==> src/rtl/alu_mdu_pkg.sv <==
// Shared ALUOp encoding and MDU FSM state constants for the execute-stage ALU/MDU.
package alu_mdu_pkg;

   typedef enum logic [4:0] {
      OP_ADD   = 5'd0,
      OP_ADDU  = 5'd1,
      OP_ADDI  = 5'd2,
      OP_SUB   = 5'd3,
      OP_SUBU  = 5'd4,
      OP_SLT   = 5'd5,
      OP_SLTU  = 5'd6,
      OP_AND   = 5'd7,
      OP_OR    = 5'd8,
      OP_ORI   = 5'd9,
      OP_XOR   = 5'd10,
      OP_NOR   = 5'd11,
      OP_SLL   = 5'd12,
      OP_SRL   = 5'd13,
      OP_SRA   = 5'd14,
      OP_LUI   = 5'd15,
      OP_J     = 5'd16,
      OP_JR    = 5'd17,
      OP_JAL   = 5'd18,
      OP_MFHI  = 5'd19,
      OP_MFLO  = 5'd20,
      OP_MTHI  = 5'd21,
      OP_MTLO  = 5'd22,
      OP_MULT  = 5'd23,
      OP_MULTU = 5'd24,
      OP_DIV   = 5'd25,
      OP_DIVU  = 5'd26
   } alu_op_e;

   typedef enum logic [1:0] {
      MD_IDLE = 2'd0,
      MD_RUN  = 2'd1,
      MD_FIX  = 2'd2
   } md_state_e;

endpackage

==> src/rtl/alu_mdu_mdu_iter.sv <==
// Iterative multiply/divide unit with HI/LO registers: radix-2 shift-add multiply and
// restoring divide over WIDTH cycles plus a sign-fix cycle. Divider present only with ALU_MDU_DIV_EN.
module mdu_iter
   import alu_mdu_pkg::*;
#(
   parameter int WIDTH = 32,
   parameter int SHW   = $clog2(WIDTH)
) (
   input  logic             clk,
   input  logic             rst,
   input  logic             start,
   input  alu_op_e          op,
   input  logic [WIDTH-1:0] a,
   input  logic [WIDTH-1:0] b,
   output logic             busy,
   output logic             md_done,
   output logic [WIDTH-1:0] hi,
   output logic [WIDTH-1:0] lo
);

   localparam logic [SHW:0] CNT_LAST = (SHW+1)'(WIDTH - 1);

   md_state_e          state_q, state_d;
   logic [SHW:0]       cnt_q, cnt_d;
   logic               md_done_q, md_done_d;
   logic [WIDTH-1:0]   hi_q, hi_d, lo_q, lo_d;
   logic [WIDTH-1:0]   acc_hi_q, acc_hi_d, acc_lo_q, acc_lo_d, opnd_q, opnd_d;
   logic               neg_res_q, neg_res_d;
   logic               is_mul_op, is_div_op, launch, signed_op;
   logic [WIDTH:0]     mul_sum;
   logic [2*WIDTH-1:0] mul_res;
   logic [WIDTH-1:0]   step_hi, step_lo, fix_hi, fix_lo;

   function automatic logic [WIDTH-1:0] neg_w(input logic [WIDTH-1:0] v, input logic n);
      return n ? (~v + 1'b1) : v;
   endfunction

   function automatic logic [2*WIDTH-1:0] neg_2w(input logic [2*WIDTH-1:0] v, input logic n);
      return n ? (~v + 1'b1) : v;
   endfunction

   assign is_mul_op = (op == OP_MULT) || (op == OP_MULTU);
   assign signed_op = (op == OP_MULT) || (op == OP_DIV);
   assign launch    = start && (state_q == MD_IDLE) && (is_mul_op || is_div_op);

   // Multiplier: {acc_hi, acc_lo} shifts right, adding the multiplicand when the LSB is set
   assign mul_sum = {1'b0, acc_hi_q} + (acc_lo_q[0] ? {1'b0, opnd_q} : '0);
   assign mul_res = neg_2w({acc_hi_q, acc_lo_q}, neg_res_q);

`ifdef ALU_MDU_DIV_EN
   logic           is_div_q, is_div_d, neg_rem_q, neg_rem_d, dz_q, dz_d;
   logic [WIDTH:0] rem_sh, rem_sub;

   assign is_div_op = (op == OP_DIV) || (op == OP_DIVU);

   always_comb begin
      is_div_d  = launch ? is_div_op : is_div_q;
      neg_rem_d = launch ? (signed_op & a[WIDTH-1]) : neg_rem_q;
      dz_d      = launch ? (b == '0) : dz_q;
      rem_sh    = {acc_hi_q, acc_lo_q[WIDTH-1]};
      rem_sub   = rem_sh - {1'b0, opnd_q};
      if (is_div_q) begin
         // Restoring step: keep the shifted remainder when the trial subtract goes negative
         step_hi = rem_sub[WIDTH] ? rem_sh[WIDTH-1:0] : rem_sub[WIDTH-1:0];
         step_lo = {acc_lo_q[WIDTH-2:0], ~rem_sub[WIDTH]};
         fix_hi  = neg_w(acc_hi_q, neg_rem_q);
         fix_lo  = dz_q ? '1 : neg_w(acc_lo_q, neg_res_q);
      end else begin
         step_hi = mul_sum[WIDTH:1];
         step_lo = {mul_sum[0], acc_lo_q[WIDTH-1:1]};
         fix_hi  = mul_res[2*WIDTH-1:WIDTH];
         fix_lo  = mul_res[WIDTH-1:0];
      end
   end

   always_ff @(posedge clk) begin
      is_div_q  <= is_div_d;
      neg_rem_q <= neg_rem_d;
      dz_q      <= dz_d;
   end
`else
   assign is_div_op = 1'b0;

   always_comb begin
      step_hi = mul_sum[WIDTH:1];
      step_lo = {mul_sum[0], acc_lo_q[WIDTH-1:1]};
      fix_hi  = mul_res[2*WIDTH-1:WIDTH];
      fix_lo  = mul_res[WIDTH-1:0];
   end
`endif

   always_ff @(posedge clk or posedge rst) begin
      if (rst) state_q <= MD_IDLE;
      else     state_q <= state_d;
   end

   always_comb begin
      state_d = state_q;
      case (state_q)
         MD_IDLE: if (launch) state_d = MD_RUN;
         MD_RUN:  if (cnt_q == CNT_LAST) state_d = MD_FIX;
         MD_FIX:  state_d = MD_IDLE;
         default: state_d = MD_IDLE;
      endcase
   end

   always_comb begin
      busy = (state_q != MD_IDLE);
   end

   always_comb begin
      cnt_d     = cnt_q;
      md_done_d = 1'b0;
      hi_d      = hi_q;
      lo_d      = lo_q;
      acc_hi_d  = acc_hi_q;
      acc_lo_d  = acc_lo_q;
      opnd_d    = opnd_q;
      neg_res_d = neg_res_q;
      case (state_q)
         MD_IDLE: begin
            if (launch) begin
               // Iterate on magnitudes; the sign is restored in the fix cycle
               cnt_d     = '0;
               acc_hi_d  = '0;
               acc_lo_d  = neg_w(a, signed_op & a[WIDTH-1]);
               opnd_d    = neg_w(b, signed_op & b[WIDTH-1]);
               neg_res_d = signed_op & (a[WIDTH-1] ^ b[WIDTH-1]);
            end else if (start && (op == OP_MTHI)) begin
               hi_d = a;
            end else if (start && (op == OP_MTLO)) begin
               lo_d = a;
            end
         end
         MD_RUN: begin
            cnt_d    = cnt_q + 1'b1;
            acc_hi_d = step_hi;
            acc_lo_d = step_lo;
         end
         MD_FIX: begin
            hi_d      = fix_hi;
            lo_d      = fix_lo;
            md_done_d = 1'b1;
         end
         default: ;
      endcase
   end

   always_ff @(posedge clk or posedge rst) begin
      if (rst) begin
         cnt_q     <= '0;
         md_done_q <= 1'b0;
         hi_q      <= '0;
         lo_q      <= '0;
      end else begin
         cnt_q     <= cnt_d;
         md_done_q <= md_done_d;
         hi_q      <= hi_d;
         lo_q      <= lo_d;
      end
   end

   always_ff @(posedge clk) begin
      acc_hi_q  <= acc_hi_d;
      acc_lo_q  <= acc_lo_d;
      opnd_q    <= opnd_d;
      neg_res_q <= neg_res_d;
   end

   assign md_done = md_done_q;
   assign hi      = hi_q;
   assign lo      = lo_q;

endmodule

==> src/rtl/alu_mdu.sv <==
// Execute-stage ALU: zero-latency combinational ops plus the iterative MDU (mdu_iter).
// Build with ALU_MDU_DIV_EN defined to include DIV/DIVU support.
module alu_mdu
   import alu_mdu_pkg::*;
#(
   parameter int WIDTH = 32,
   parameter int SHW   = $clog2(WIDTH)
) (
   input  logic             clk,
   input  logic             rst,
   input  logic [WIDTH-1:0] A,
   input  logic [WIDTH-1:0] B,
   input  logic [4:0]       ALUOp,
   input  logic             start,
   output logic [WIDTH-1:0] C,
   output logic             Zero,
   output logic             Overflow,
   output logic             busy,
   output logic             md_done,
   output logic [WIDTH-1:0] hi,
   output logic [WIDTH-1:0] lo
);

   alu_op_e                 op;
   logic signed [WIDTH-1:0] a_s, b_s;
   logic [WIDTH-1:0]        sum, diff, alu_c;
   logic [SHW-1:0]          sh;
   logic                    ovf;

   assign op   = alu_op_e'(ALUOp);
   assign a_s  = A;
   assign b_s  = B;
   assign sum  = A + B;
   assign diff = A - B;
   assign sh   = A[SHW-1:0];

   mdu_iter #(.WIDTH(WIDTH), .SHW(SHW)) u_mdu (
      .clk     (clk),
      .rst     (rst),
      .start   (start),
      .op      (op),
      .a       (A),
      .b       (B),
      .busy    (busy),
      .md_done (md_done),
      .hi      (hi),
      .lo      (lo)
   );

   always_comb begin
      alu_c = A;
      ovf   = 1'b0;
      case (op)
         OP_ADDU, OP_ADDI: alu_c = sum;
         OP_ADD: begin
            alu_c = sum;
            ovf   = (A[WIDTH-1] == B[WIDTH-1]) && (sum[WIDTH-1] != A[WIDTH-1]);
         end
         OP_SUBU: alu_c = diff;
         OP_SUB: begin
            alu_c = diff;
            ovf   = (A[WIDTH-1] != B[WIDTH-1]) && (diff[WIDTH-1] != A[WIDTH-1]);
         end
         OP_SLT:        alu_c = {{(WIDTH-1){1'b0}}, a_s < b_s};
         OP_SLTU:       alu_c = {{(WIDTH-1){1'b0}}, A < B};
         OP_AND:        alu_c = A & B;
         OP_OR, OP_ORI: alu_c = A | B;
         OP_XOR:        alu_c = A ^ B;
         OP_NOR:        alu_c = ~(A | B);
         OP_SLL:        alu_c = B << sh;
         OP_SRL:        alu_c = B >> sh;
         OP_SRA:        alu_c = b_s >>> sh;
         OP_LUI:        alu_c = B;
         OP_MFHI:       alu_c = hi;
         OP_MFLO:       alu_c = lo;
         default:       alu_c = A;
      endcase
   end

   assign C        = alu_c;
   assign Zero     = (A == B);
   assign Overflow = ovf;

endmodule
==> config.mk <==
export PLATFORM = sky130hd
export DESIGN_NAME = alu_mdu
export DESIGN_NICKNAME = d
export VERILOG_FILES = /design/src/rtl/alu_mdu_pkg.sv /design/src/rtl/alu_mdu_mdu_iter.sv /design/src/rtl/alu_mdu.sv
export SDC_FILE = /design/constraint.sdc
export NUM_CORES = 1
export LEC_CHECK = 0
export CORE_UTILIZATION = 30
export DETAILED_ROUTE_END_ITERATION = 7
export GPL_ROUTABILITY_DRIVEN = 0
export SETUP_SLACK_MARGIN = 0.2
export SLEW_MARGIN = 40
export SYNTH_ARGS = -nofsm -noshare
export SYNTH_HDL_FRONTEND = slang
export SYNTH_SLANG_ARGS = --single-unit
export TNS_END_PERCENT = 1
==> constraint.sdc <==
create_clock -name clk -period 10.8 [get_ports clk]
set_input_delay 2.7 -clock clk [delete_from_list [all_inputs] [get_ports clk]]
set_output_delay 2.7 -clock clk [all_outputs]
set_load 0.01 [all_outputs]
==> results of run 1 <==
==> sequential cells by signal (all words and copies together) (netlist names) <==
register	cells
u_mdu.neg_res_q	1
u_mdu.lo	32
u_mdu.cnt_q	6
u_mdu.opnd_q	32
u_mdu.state_q	2
u_mdu.acc_hi_q	32
u_mdu.md_done	1
u_mdu.acc_lo_q	32
u_mdu.hi	32
==> per-layer routing <==
| layer | part of all wire, % | wire length [um] |
|---|---|---|
| met1 | 41 | 39140 |
| met2 | 40 | 37850 |
| met3 | 14 | 13400 |
| met4 | 4.7 | 4501 |
| met5 | 0.065 | 62 |
==> stage by stage <==
step / power, W / hold WS [ps] / instances / setup WS (ps) / util [%]
floorplan: 0.001764 / 442.0 / 2663 / 1551 / -
global placement: 0.002462 / 475.2 / 3590 / 644.0 / 34.37
detailed placement: 0.002466 / 473.6 / 3590 / 574.3 / 34.42
CTS: 0.003093 / 481.2 / 3622 / 558.0 / 35.27
global route: 0.003259 / 492.7 / 3623 / 202.7 / 35.32
finish: 0.003131 / 477.9 / 3624 / 369.8 / 35.32
==> cells by family (layout without fill, tap and decap cells) <==
family          Yosys count  count (layout)  synth area share, %
simple gates            923             923                20.89
compound gates          870             870                27.94
buf+inv                 320             406                6.033
flops                   170             170                23.27
xor+xnor                144             144                6.193
fa+ha+maj               142             142                8.835
mux                      94              94                6.844
other cells               0               2                    0
==> cells in the mapped netlist (26+ instances only) <==
cell type,n
clkbuf_1,165
dfrtp_1,73
edfxtp_1,97
o21ai_0,221
o31ai_1,56
a221oi_1,37
mux4_2,35
inv_1,116
ha_1,139
nor3_1,60
a21oi_1,212
a31oi_1,37
and2_1,41
nand2b_1,26
xor2_1,36
nand2_1,261
xnor2_1,108
nand3_1,58
mux2i_1,47
nor2_1,327
==> path summary, 6_finish.rpt <==
kind,to,slack (ps),cells after the start
min in group asynchronous,u_mdu.cnt_q[5]$_DFFE_PP0P_,2580,2
hold / removal,u_mdu.cnt_q[5]$_DFFE_PP0P_,480,1
max in group asynchronous,u_mdu.hi[2]$_DFFE_PP0P_,7090,3
setup reg to reg,u_mdu.acc_hi_q[29]$_SDFFCE_PN0P_,6130,15
setup / recovery,C[26],370,12
hold reg to reg,u_mdu.cnt_q[5]$_DFFE_PP0P_,480,1
==> worst register-to-register path, cell delays in order (launching register included) <==
cell       delay, ps
edfxtp_1         640
buf_4            350
and2_1           170
ha_1             180
inv_1             70
fa_1             380
nor2b_1          180
o21a_1           170
o21ai_0          140
a2111oi_1        640
o211ai_1         280
a21oi_1          430
o21ai_0          260
o211ai_1         320
xnor2_1          160
nor2_1            50
==> power groups by stage <==
stage	registers (W)	logic (W)	clock network [W]
final	0.00115	0.00136	0.000624
after global routing	0.00115	0.00145	0.000653
after CTS	0.00114	0.00133	0.000629
after detailed placement	0.00115	0.00132	0
after floorplan	0.00103	0.000729	0
after global placement	0.00115	0.00131	0
==> final cells by class <==
| cell class | count | area, um^2 |
|---|---|---|
| inverter | 121 | 455.4 |
| clock buffer | 19 | 454.2 |
| clock inverter | 13 | 118.9 |
| tap | 873 | 1092 |
| sequential | 170 | 4740 |
| fill | 7040 | 43440 |
| multi-input combinational | 2173 | 14520 |
| timing repair buffer | 253 | 2340 |
| antenna | 2 | 5.005 |
==> placed cells by master, fill, tap and decap left out, types with 24 or more instances in the layout <==
cell type / netlist / routed
a22oi_1: 24 / 24
a21oi_1: 212 / 212
buf_4: 0 / 80
a211oi_1: 24 / 24
nor3_1: 60 / 57
mux2i_1: 47 / 47
nand2_1: 261 / 261
a222oi_1: 24 / 24
nand4_1: 24 / 24
clkdlybuf4s50_1: 0 / 166
and2_1: 41 / 41
nand3_1: 58 / 58
edfxtp_1: 97 / 97
xnor2_1: 108 / 108
a21o_1: 24 / 24
ha_1: 139 / 139
xor2_1: 36 / 36
dfrtp_1: 73 / 73
inv_1: 116 / 114
nor2_1: 327 / 323
a221oi_1: 37 / 37
o31ai_1: 56 / 56
o21bai_1: 24 / 24
o21ai_0: 221 / 220
a31oi_1: 37 / 37
mux4_2: 35 / 35
nand2b_1: 26 / 25
==> impl_metrics.toml, run 1 <==
[status]
status = "finished with violations"
violations = "design-rule violations"

[power]
combPwrFrac_pct = 43.5
intPower_w = 0.001760
netSwitchingFraction_pct = 43.80
p_leak_nw = 9.089
power.switching_w = 0.001372
power_density_mw_per_mm2 = 132.0
p_clk_share_pct = 19.9
worst_ir_drop_vdd_v = 0.0001256
seqPwrFrac_pct = 36.6

[setup_path]
critical_path_class = "in -> out"
required_ps = 8100
cp_common_cell = "clkdlybuf4s50_1"
worstSetupStartpointType = "primary input"
critPathTopFamily = "compound AO/OA/AOI/OAI gates"
max_stage_delay_ps = 700
path_cells = "clkdlybuf4s50_1, inv_1, ha_1, nor3_1, a31oi_1, o41ai_1, a21oi_1, o21ai_0, and3_1, mux2i_1, a41oi_1, clkdlybuf4s50_1"
critical_path.max_fanout = 10
slowest_stage = "o41ai_1"
critPathBufInv = 3
r2r-start = "u_mdu.acc_lo_q[0]$_DFFE_PP_"
cp-end-kind = "output port"
startpoint = "A[8]"
arrival_ps = 7730

[placement]
place_area_mm2 = 0.02311
io_buffers = 171
hpwl_um = 73840

[drt]
ant_nets = 0
remaining_drc_errors = 18
drt-vias-per-instance = 6.300
firstDrtPassIters = 8
drt-wirelength-per-cell_um = 26.20
drtIter0Drc = 3855
via_count = 22830
wirelength_um = 94960

[job]
drv_cap = 0

[final_layout]
area_growth_pct = 16.48
fin_nets = 2950
layout-drive-gt1-share_pct = 7.894
postLayoutCellArea_mm2 = 0.02372

[global_route]
grt_max_degree = 74
grt-busiest-layer = "met1"
grt-ovfl-total = 0
grt.met2_usage_pct = 36.51
grt_pass1_wl_um = 137500
gr-usage-all-layers_pct = 26.51
gr-usage-met1_pct = 38.34
grt_pass1_vias = 20070
antenna_found_initial = 8
use_met3_pct = 7.131

[logic_synthesis]
synth_top_area_share_pct = 14.30
syn-cell-area_mm2 = 0.02037
synthFlopType = "edfxtp_1"
synth-edff-count = 97
yosysWarnings = 0
syn_inst = 2663
synth-seq-area-share_pct = 23.27
syn_nets = 2877
async_flop_share_pct = 42.94
ys_types = 86
yosys.area.top_type = "edfxtp_1"
avgSynthCellArea_um2 = 7.648
synthTopCellsByArea = "edfxtp_1 14%, dfrtp_1 9.0%, ha_1 8.5%, nor2_1 6.0%, o21ai_0 5.4%"
ys_ff_latch = 170

[clock_network]
htree_levels = 4
cts_buffer_depth = 2
clock_sinks = 170
clk_latency_ps = 460
ctsResizeCount = 0
clk_pin_slew_ps = 80
ctsHoldBuffers = 0
post_cts_buffers = 0
cts_tree = "done"
cts-buffers-inserted = 17
cts-root-buf = "clkbuf_16"

[worst_hold_path]
hp-class = "reg -> reg"
holdCritStartpoint = "u_mdu.cnt_q[5]$_DFFE_PP0P_"

[floorplanning]
io_pins = 172
die-width_um = 262.6
dieArea_mm2 = 0.06893
die_h_um = 262.6
rows = 95
coreArea_mm2 = 0.06716
start_util_pct = 30.33

[timing]
period_share_pct = 96.58
max_freq_mhz = 95.88
period_minus_slack_ps = 10430
setup_violations = 0
finalClockSkew_ps = 15.64
rsz0062_at_grt = "no"
hold_viol = 0
tns_ps = 0
max-slew-margin-rel_pct = 38.19
finalMaxSlewViolations = 0
tightest_slew_ps = 920.1
No activity file was read; power rests on OpenSTA's default activity.
==> run 2: changes to the inputs <==
--- a/config.mk
+++ b/config.mk
@@ -8,6 +8,7 @@
 export CORE_UTILIZATION = 30
 export DETAILED_ROUTE_END_ITERATION = 7
 export GPL_ROUTABILITY_DRIVEN = 0
+export GPL_TIMING_DRIVEN = 0
 export SETUP_SLACK_MARGIN = 0.2
 export SLEW_MARGIN = 40
 export SYNTH_ARGS = -nofsm -noshare
==> run 2 against run 1 <==
The run ends with design-rule violations, negative setup slack left. Critical path depth down 1. Maximum frequency shrank 3.6%. Clock-buffer cell count increased by 3. Clock skew is essentially flat. Total power up 3.4%. Worst hold slack better by 8.2 ps. Design area rose by 1.6%. Largest power group unchanged.
==> impl_metrics.toml, run 2 (same netlist as run 1, synthesis figures left out) <==
[clock_network]
clk_pin_slew_ps = 70
clock_sinks = 170
clk_latency_ps = 460
cts-buffers-inserted = 17
cts-root-buf = "clkbuf_16"
htree_levels = 4
cts_buffer_depth = 2
cts_tree = "done"

[drt]
via_count = 24660
drtIter0Drc = 4675
drt-wirelength-per-cell_um = 29.51
firstDrtPassIters = 8
wirelength_um = 110700
drt-vias-per-instance = 6.573
remaining_drc_errors = 1
ant_nets = 0

[global_route]
grt_pass1_wl_um = 156700
grt_pass1_vias = 22450
grt-ovfl-total = 0
grt_max_degree = 47
antenna_found_initial = 7
gr-usage-all-layers_pct = 30.89

[placement]
hpwl_um = 88170
io_buffers = 171

[timing]
hold_viol = 0
tns_ps = -22.78
finalClockSkew_ps = 15.49
period_minus_slack_ps = 10820
max-slew-margin-rel_pct = 31.22
fin_ws_ps = -22.78
period_share_pct = 100.2
tightest_slew_ps = 1032
finalMaxSlewViolations = 0
setup_violations = 1
max_freq_mhz = 92.40
rsz0062_at_grt = "yes"

[floorplanning]
die_h_um = 262.6
dieArea_mm2 = 0.06893
start_util_pct = 30.33
rows = 95
coreArea_mm2 = 0.06716
io_pins = 172
die-width_um = 262.6

[power]
intPower_w = 0.001794
total_power_w = 0.003236
combPwrFrac_pct = 44.5
seqPwrFrac_pct = 35.7
p_leak_nw = 9.109
worst_ir_drop_vdd_v = 0.0001379
power_density_mw_per_mm2 = 134.3
p_clk_share_pct = 19.8
power.switching_w = 0.001442
netSwitchingFraction_pct = 44.57

[final_layout]
fillers = 7083
fin_nets = 3074
layout-drive-gt1-share_pct = 6.404
final_common_cell = "nor2_1"
post-route-util_pct = 35.89
layout_common_cells = "324 x nor2_1, 261 x nand2_1, 217 x o21ai_0"
area_growth_pct = 18.35

[setup_path]
worstSetupStartpointType = "primary input"
worst-r2r-setup-slack_ps = 5830
critical_path.max_fanout = 10
required_ps = 8100
startpoint = "ALUOp[2]"
critical_path_class = "in -> out"
r2r_end = "u_mdu.acc_hi_q[29]$_SDFFCE_PN0P_"
reg2regPathDepth = 16
cp-end-kind = "output port"
critPathCapture = "C[4]"
arrival_ps = 8120
r2r-start = "u_mdu.acc_lo_q[0]$_DFFE_PP_"

[worst_hold_path]
hp-class = "reg -> reg"

[status]
violations = "design-rule violations, negative setup slack"
status = "finished with violations"

[job]
drv_cap = 0
run 2: cell types whose count changed in the layout (fill, tap and decap cells not counted), moves of 4 or more:
cell and delta:
buf_4 -75, buf_1 +18, diode_2 +4, buf_2 +13, clkbuf_2 +20, clkbuf_1 +142
inv_8 -5
run 2: area by class of cell:
cell class,count,area [um^2],area share (%)
timing repair buffer,181,1797,7.455
tap,873,1092,4.532
buffer,196,817.0,3.390
clock inverter,10,71.32,0.2959
inverter,121,471.7,1.957
antenna,6,15.01,0.06230
multi-input combinational,2173,14570,60.45
clock buffer,22,528.0,2.191
sequential,170,4740,19.66
run 2: layer usage:
metal / vias to the layer above / share of wire (%) / global-route usage, %
li1: 10270 / - / -
met1: 11530 / 39 / 40.92
met3: 529 / 17 / 13.71
met2: 2321 / 37 / 40.05
met5: - / 0.16 / 1.247
met4: 12 / 7.6 / 19.25
run 2: critical path, stage by stage:
cell and delay [ps]:
clkdlybuf4s50_1 520, clkbuf_1 330, clkbuf_1 750, or2_2 230, clkbuf_1 540, clkbuf_1 750
clkbuf_1 760, o21ai_0 230, a211oi_1 480, o211ai_1 250, clkdlybuf4s50_1 540
run 2: power by group through the flow:
stage	clock network, W	logic (W)	registers, W
2_1_floorplan	0	0.000729	0.00103
3_3_place_gp	0	0.00135	0.00115
3_5_place_dp	0	0.00136	0.00114
4_1_cts	0.000643	0.00138	0.00113
5_1_grt	0.000669	0.00152	0.00116
6_report	0.000641	0.00144	0.00116
run 2: repair_timing:
action / in CTS / in global routing
endpoints found under the setup margin: 29 / 20
gates resized for setup: 26 / 35
pin swaps: 1 / 3
hold buffers: 0 / 0
setup buffers: 1 / 1
endpoints found under the hold margin: 0 / 0
run 2: worst min path at each step:
stage	slack (ps)	endpoint	cells after the start	startpoint
global route	530	u_mdu.cnt_q[2]$_DFFE_PP0P_	1	u_mdu.cnt_q[2]$_DFFE_PP0P_
CTS	490	u_mdu.cnt_q[5]$_DFFE_PP0P_	1	u_mdu.cnt_q[5]$_DFFE_PP0P_
global placement	470	u_mdu.cnt_q[5]$_DFFE_PP0P_	1	u_mdu.cnt_q[5]$_DFFE_PP0P_
floorplan	440	u_mdu.cnt_q[5]$_DFFE_PP0P_	1	u_mdu.cnt_q[5]$_DFFE_PP0P_
finish	490	u_mdu.cnt_q[5]$_DFFE_PP0P_	1	u_mdu.cnt_q[5]$_DFFE_PP0P_
detailed placement	470	u_mdu.cnt_q[5]$_DFFE_PP0P_	1	u_mdu.cnt_q[5]$_DFFE_PP0P_
run 2: through the flow:
stage | instance area [um^2] | hold WS, ps | setup slack [ps] | instances
2_1_floorplan | 20370 | 442.0 | 1551 | 2663
3_3_place_gp | 23170 | 473.5 | -1976 | 3707
3_5_place_dp | 23310 | 474.2 | -1597 | 3715
4_1_cts | 23990 | 485.1 | 148.0 | 3745
5_1_grt | 24090 | 532.7 | 103.6 | 3747
6_report | 24100 | 486.1 | -22.78 | 3752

========

_TASK DESCRIPTION_
List every line from the entries above in which "under" appears.

_TASK OUTPUT_
endpoints found under the setup margin: 29 / 20
endpoints found under the hold margin: 0 / 0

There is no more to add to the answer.